--- Task statement ---
Once the line containing "## power breakdown" is found in the entries below, restate it and each following line word for word, stopping after the line containing "553 | 0.144 |".

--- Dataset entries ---
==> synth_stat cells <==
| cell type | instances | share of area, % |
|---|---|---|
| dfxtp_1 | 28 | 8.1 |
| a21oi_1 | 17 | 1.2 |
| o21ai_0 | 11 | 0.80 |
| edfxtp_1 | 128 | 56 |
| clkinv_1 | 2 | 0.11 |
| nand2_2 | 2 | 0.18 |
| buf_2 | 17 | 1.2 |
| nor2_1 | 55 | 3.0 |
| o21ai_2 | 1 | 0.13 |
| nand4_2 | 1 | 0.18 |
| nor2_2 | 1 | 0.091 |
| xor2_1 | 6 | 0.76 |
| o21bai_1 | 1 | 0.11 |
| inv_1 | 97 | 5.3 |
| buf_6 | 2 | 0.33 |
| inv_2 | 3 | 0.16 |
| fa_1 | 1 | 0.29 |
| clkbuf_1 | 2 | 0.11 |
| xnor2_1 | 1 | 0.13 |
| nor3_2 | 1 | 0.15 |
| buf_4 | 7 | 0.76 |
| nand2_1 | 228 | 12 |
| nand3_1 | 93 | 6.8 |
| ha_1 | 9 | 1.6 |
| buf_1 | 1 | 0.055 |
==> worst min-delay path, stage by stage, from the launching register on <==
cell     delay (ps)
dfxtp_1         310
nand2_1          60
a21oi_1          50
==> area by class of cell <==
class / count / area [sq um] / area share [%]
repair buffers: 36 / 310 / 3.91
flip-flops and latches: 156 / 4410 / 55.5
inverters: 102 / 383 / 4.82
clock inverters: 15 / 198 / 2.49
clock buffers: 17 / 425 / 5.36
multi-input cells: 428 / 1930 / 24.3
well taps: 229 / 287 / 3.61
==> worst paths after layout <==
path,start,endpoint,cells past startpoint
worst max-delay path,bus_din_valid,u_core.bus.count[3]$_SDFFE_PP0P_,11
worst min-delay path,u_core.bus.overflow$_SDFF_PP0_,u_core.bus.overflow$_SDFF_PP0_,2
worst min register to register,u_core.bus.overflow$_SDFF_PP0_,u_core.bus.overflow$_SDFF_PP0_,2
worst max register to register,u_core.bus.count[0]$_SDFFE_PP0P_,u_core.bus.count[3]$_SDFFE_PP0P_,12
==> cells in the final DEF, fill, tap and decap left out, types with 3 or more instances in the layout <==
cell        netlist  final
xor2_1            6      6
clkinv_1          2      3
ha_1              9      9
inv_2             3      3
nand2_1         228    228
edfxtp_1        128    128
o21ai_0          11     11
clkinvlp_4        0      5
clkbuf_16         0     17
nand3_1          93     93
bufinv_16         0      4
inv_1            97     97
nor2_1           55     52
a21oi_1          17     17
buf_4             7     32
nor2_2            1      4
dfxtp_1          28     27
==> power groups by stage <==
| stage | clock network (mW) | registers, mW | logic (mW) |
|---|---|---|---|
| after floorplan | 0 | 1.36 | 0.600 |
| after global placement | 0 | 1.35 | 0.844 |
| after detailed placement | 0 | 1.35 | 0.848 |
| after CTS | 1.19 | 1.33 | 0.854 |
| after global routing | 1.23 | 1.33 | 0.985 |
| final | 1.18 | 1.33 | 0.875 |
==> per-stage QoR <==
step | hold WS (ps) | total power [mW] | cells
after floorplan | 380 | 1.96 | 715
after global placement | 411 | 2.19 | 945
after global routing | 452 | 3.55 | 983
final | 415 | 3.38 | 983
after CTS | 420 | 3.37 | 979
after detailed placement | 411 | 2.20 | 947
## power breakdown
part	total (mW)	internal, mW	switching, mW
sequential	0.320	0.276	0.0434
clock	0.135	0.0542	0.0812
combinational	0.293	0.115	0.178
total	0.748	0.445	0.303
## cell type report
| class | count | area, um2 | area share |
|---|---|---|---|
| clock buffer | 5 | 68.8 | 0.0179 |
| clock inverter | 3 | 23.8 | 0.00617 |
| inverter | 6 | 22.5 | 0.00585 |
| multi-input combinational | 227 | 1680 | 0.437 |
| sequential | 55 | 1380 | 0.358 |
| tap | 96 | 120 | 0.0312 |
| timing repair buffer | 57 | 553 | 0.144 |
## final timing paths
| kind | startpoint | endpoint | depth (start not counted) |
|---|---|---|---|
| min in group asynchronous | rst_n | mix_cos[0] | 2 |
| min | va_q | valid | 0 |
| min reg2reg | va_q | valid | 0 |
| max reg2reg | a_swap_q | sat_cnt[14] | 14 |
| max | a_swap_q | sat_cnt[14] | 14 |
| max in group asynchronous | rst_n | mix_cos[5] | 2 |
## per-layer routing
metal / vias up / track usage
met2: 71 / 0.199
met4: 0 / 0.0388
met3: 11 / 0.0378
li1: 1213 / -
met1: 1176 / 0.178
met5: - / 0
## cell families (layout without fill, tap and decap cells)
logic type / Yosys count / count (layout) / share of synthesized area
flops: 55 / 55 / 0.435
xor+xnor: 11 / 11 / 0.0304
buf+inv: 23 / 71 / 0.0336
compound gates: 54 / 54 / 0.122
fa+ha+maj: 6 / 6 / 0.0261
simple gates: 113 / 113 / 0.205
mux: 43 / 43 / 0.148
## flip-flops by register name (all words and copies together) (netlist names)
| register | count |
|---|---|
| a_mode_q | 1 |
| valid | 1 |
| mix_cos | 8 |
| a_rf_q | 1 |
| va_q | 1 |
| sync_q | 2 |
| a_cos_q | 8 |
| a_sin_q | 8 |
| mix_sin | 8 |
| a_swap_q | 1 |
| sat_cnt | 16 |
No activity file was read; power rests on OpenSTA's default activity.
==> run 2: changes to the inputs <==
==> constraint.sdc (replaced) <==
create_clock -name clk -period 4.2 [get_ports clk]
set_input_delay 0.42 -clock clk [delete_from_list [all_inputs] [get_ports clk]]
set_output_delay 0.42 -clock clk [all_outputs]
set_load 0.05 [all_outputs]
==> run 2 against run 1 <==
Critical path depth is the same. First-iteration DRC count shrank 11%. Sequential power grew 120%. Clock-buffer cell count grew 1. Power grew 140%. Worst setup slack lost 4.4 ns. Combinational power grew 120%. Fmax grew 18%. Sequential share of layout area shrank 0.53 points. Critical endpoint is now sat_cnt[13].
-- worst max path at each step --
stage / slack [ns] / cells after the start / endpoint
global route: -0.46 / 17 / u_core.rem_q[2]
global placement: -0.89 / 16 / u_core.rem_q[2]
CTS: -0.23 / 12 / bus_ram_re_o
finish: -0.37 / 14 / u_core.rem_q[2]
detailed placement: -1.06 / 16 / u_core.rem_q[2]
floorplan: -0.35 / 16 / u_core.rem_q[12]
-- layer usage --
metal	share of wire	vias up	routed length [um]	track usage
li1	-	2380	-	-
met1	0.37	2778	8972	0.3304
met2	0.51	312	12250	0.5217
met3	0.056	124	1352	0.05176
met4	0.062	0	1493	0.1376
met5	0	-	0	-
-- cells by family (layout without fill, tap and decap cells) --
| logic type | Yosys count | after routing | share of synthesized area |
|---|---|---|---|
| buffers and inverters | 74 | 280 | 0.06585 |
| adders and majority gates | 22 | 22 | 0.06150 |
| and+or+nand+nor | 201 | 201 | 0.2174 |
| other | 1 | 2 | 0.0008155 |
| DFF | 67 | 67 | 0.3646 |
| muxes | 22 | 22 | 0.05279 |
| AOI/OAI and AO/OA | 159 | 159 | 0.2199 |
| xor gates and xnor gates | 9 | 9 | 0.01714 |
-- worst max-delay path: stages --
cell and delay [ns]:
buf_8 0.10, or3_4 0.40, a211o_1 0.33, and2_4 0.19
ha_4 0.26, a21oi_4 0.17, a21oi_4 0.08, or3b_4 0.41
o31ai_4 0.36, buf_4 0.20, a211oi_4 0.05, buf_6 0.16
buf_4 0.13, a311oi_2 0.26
<file path="config.mk">
export PLATFORM = sky130hd
export DESIGN_NAME = spidergon_packetizer
export DESIGN_NICKNAME = d
export VERILOG_FILES = /design/src/rtl/spidergon_packetizer.sv
export SDC_FILE = /design/constraint.sdc
export NUM_CORES = 1
export LEC_CHECK = 0
export ABC_AREA = 1
export BUFFER_PORTS_ARGS = -buffer_cell sky130_fd_sc_hd__buf_2
export CELL_PAD_IN_SITES_DETAIL_PLACEMENT = 0
export CELL_PAD_IN_SITES_GLOBAL_PLACEMENT = 1
export CORE_ASPECT_RATIO = 0.6
export CORE_MARGIN = 2
export CORE_UTILIZATION = 36
export CTS_CLUSTER_SIZE = 24
export DETAILED_ROUTE_END_ITERATION = 12
export GPL_TIMING_DRIVEN = 0
export PLACE_DENSITY = 0.87
export SLEW_MARGIN = 40
export SYNTH_ARGS = -nofsm -noshare
export SYNTH_HDL_FRONTEND = slang
export SYNTH_SLANG_ARGS = --single-unit
</file>
<file path="constraint.sdc">
create_clock -name clk -period 2.5 [get_ports clk]
set_clock_uncertainty 0.1 [all_clocks]
set_input_delay 0.375 -clock clk [delete_from_list [all_inputs] [get_ports clk]]
set_output_delay 0.375 -clock clk [all_outputs]
set_load 0.005 [all_outputs]
</file>
[src/rtl/uart_alu_sequencer_if.sv]
// rtl/uart_alu_sequencer_if.sv - RX/TX FIFO and ALU signal bundle for the command sequencer
interface uart_alu_sequencer_if #(
    parameter int DATA_W = 8,
    parameter int OP_W   = 6
);
    logic [7:0]        i_rx_data;
    logic              i_rx_empty;
    logic              o_rd;
    logic              i_tx_full;
    logic              o_wr;
    logic [7:0]        o_tx_data;
    logic [DATA_W-1:0] i_result;
    logic [DATA_W-1:0] o_op_a;
    logic [DATA_W-1:0] o_op_b;
    logic [OP_W-1:0]   o_op_code;
    logic              o_busy;
    logic              o_frame_err;

    modport master (
        input  i_rx_data, i_rx_empty, i_tx_full, i_result,
        output o_rd, o_wr, o_tx_data, o_op_a, o_op_b, o_op_code, o_busy, o_frame_err
    );

    modport slave (
        output i_rx_data, i_rx_empty, i_tx_full, i_result,
        input  o_rd, o_wr, o_tx_data, o_op_a, o_op_b, o_op_code, o_busy, o_frame_err
    );
endinterface

[src/rtl/uart_alu_sequencer.sv]
// rtl/uart_alu_sequencer.sv - assembles multi-byte ALU operands from RX, commits them, streams the result to TX
module uart_alu_sequencer #(
    parameter int DATA_W  = 8,
    parameter int OP_W    = 6,
    parameter int TIMEOUT = 50000
) (
    input  logic clk,
    input  logic reset,
    uart_alu_sequencer_if.master bus
);
    localparam int NBYTES = DATA_W / 8;
    localparam int BCW    = (NBYTES > 1) ? $clog2(NBYTES) : 1;
    localparam int TCW    = (TIMEOUT > 1) ? $clog2(TIMEOUT) : 1;
    localparam logic [BCW-1:0] LAST_BYTE = BCW'(NBYTES - 1);
    localparam logic [TCW-1:0] TO_LAST   = (TIMEOUT > 0) ? TCW'(TIMEOUT - 1) : '0;

    typedef enum logic [2:0] {RX_A, RX_B, RX_OP, CALC, TX} state_t;

    state_t            state;
    logic [BCW-1:0]    bcnt;
    logic [TCW-1:0]    tcnt;
    logic [DATA_W-1:0] stage_a, stage_b, res_reg;
    logic [DATA_W-1:0] op_a, op_b;
    logic [OP_W-1:0]   op_code;
    logic              rd, wr, busy, frame_err;
    logic [7:0]        tx_data;
    logic              rx_state, last_byte, expire;

    assign rx_state  = (state == RX_A) || (state == RX_B) || (state == RX_OP);
    assign last_byte = (bcnt == LAST_BYTE);
    // A pop cycle (rd high) always beats expiry; an idle frame start (busy low) never expires.
    assign expire    = (TIMEOUT > 0) && rx_state && busy && !rd && (tcnt == TO_LAST);

    always_ff @(posedge clk or posedge reset) begin
        if (reset) begin
            state     <= RX_A;
            bcnt      <= '0;
            tcnt      <= '0;
            stage_a   <= '0;
            stage_b   <= '0;
            res_reg   <= '0;
            op_a      <= '0;
            op_b      <= '0;
            op_code   <= '0;
            rd        <= 1'b0;
            wr        <= 1'b0;
            busy      <= 1'b0;
            frame_err <= 1'b0;
            tx_data   <= 8'h00;
        end else begin
            frame_err <= 1'b0;
            case (state)
                RX_A, RX_B, RX_OP: begin
                    if (rd) begin
                        // Head byte is still valid during the pop cycle; the FIFO advances at this edge.
                        rd   <= 1'b0;
                        tcnt <= '0;
                        busy <= 1'b1;
                        if (state == RX_A) begin
                            stage_a[8*bcnt +: 8] <= bus.i_rx_data;
                            bcnt  <= last_byte ? '0 : bcnt + 1'b1;
                            state <= last_byte ? RX_B : RX_A;
                        end else if (state == RX_B) begin
                            stage_b[8*bcnt +: 8] <= bus.i_rx_data;
                            bcnt  <= last_byte ? '0 : bcnt + 1'b1;
                            state <= last_byte ? RX_OP : RX_B;
                        end else begin
                            op_a    <= stage_a;
                            op_b    <= stage_b;
                            op_code <= bus.i_rx_data[OP_W-1:0];
                            bcnt    <= '0;
                            state   <= CALC;
                        end
                    end else if (expire) begin
                        frame_err <= 1'b1;
                        state     <= RX_A;
                        bcnt      <= '0;
                        tcnt      <= '0;
                        busy      <= 1'b0;
                        stage_a   <= '0;
                        stage_b   <= '0;
                        rd        <= !bus.i_rx_empty;
                    end else begin
                        rd <= !bus.i_rx_empty;
                        if (busy && TIMEOUT > 0) tcnt <= tcnt + 1'b1;
                    end
                end
                CALC: begin
                    res_reg <= bus.i_result;
                    tx_data <= bus.i_result[7:0];
                    wr      <= !bus.i_tx_full;
                    bcnt    <= '0;
                    state   <= TX;
                end
                TX: begin
                    // A push is always followed by an idle cycle so i_tx_full reflects the previous push.
                    if (wr) begin
                        wr <= 1'b0;
                        if (last_byte) begin
                            state <= RX_A;
                            bcnt  <= '0;
                            tcnt  <= '0;
                            busy  <= 1'b0;
                        end else begin
                            bcnt    <= bcnt + 1'b1;
                            tx_data <= res_reg[8*(int'(bcnt) + 1) +: 8];
                        end
                    end else begin
                        wr <= !bus.i_tx_full;
                    end
                end
                default: state <= RX_A;
            endcase
        end
    end

    assign bus.o_rd        = rd;
    assign bus.o_wr        = wr;
    assign bus.o_tx_data   = tx_data;
    assign bus.o_op_a      = op_a;
    assign bus.o_op_b      = op_b;
    assign bus.o_op_code   = op_code;
    assign bus.o_busy      = busy;
    assign bus.o_frame_err = frame_err;
endmodule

--- Answer to the exercise ---
## power breakdown
part	total (mW)	internal, mW	switching, mW
sequential	0.320	0.276	0.0434
clock	0.135	0.0542	0.0812
combinational	0.293	0.115	0.178
total	0.748	0.445	0.303
## cell type report
| class | count | area, um2 | area share |
|---|---|---|---|
| clock buffer | 5 | 68.8 | 0.0179 |
| clock inverter | 3 | 23.8 | 0.00617 |
| inverter | 6 | 22.5 | 0.00585 |
| multi-input combinational | 227 | 1680 | 0.437 |
| sequential | 55 | 1380 | 0.358 |
| tap | 96 | 120 | 0.0312 |
| timing repair buffer | 57 | 553 | 0.144 |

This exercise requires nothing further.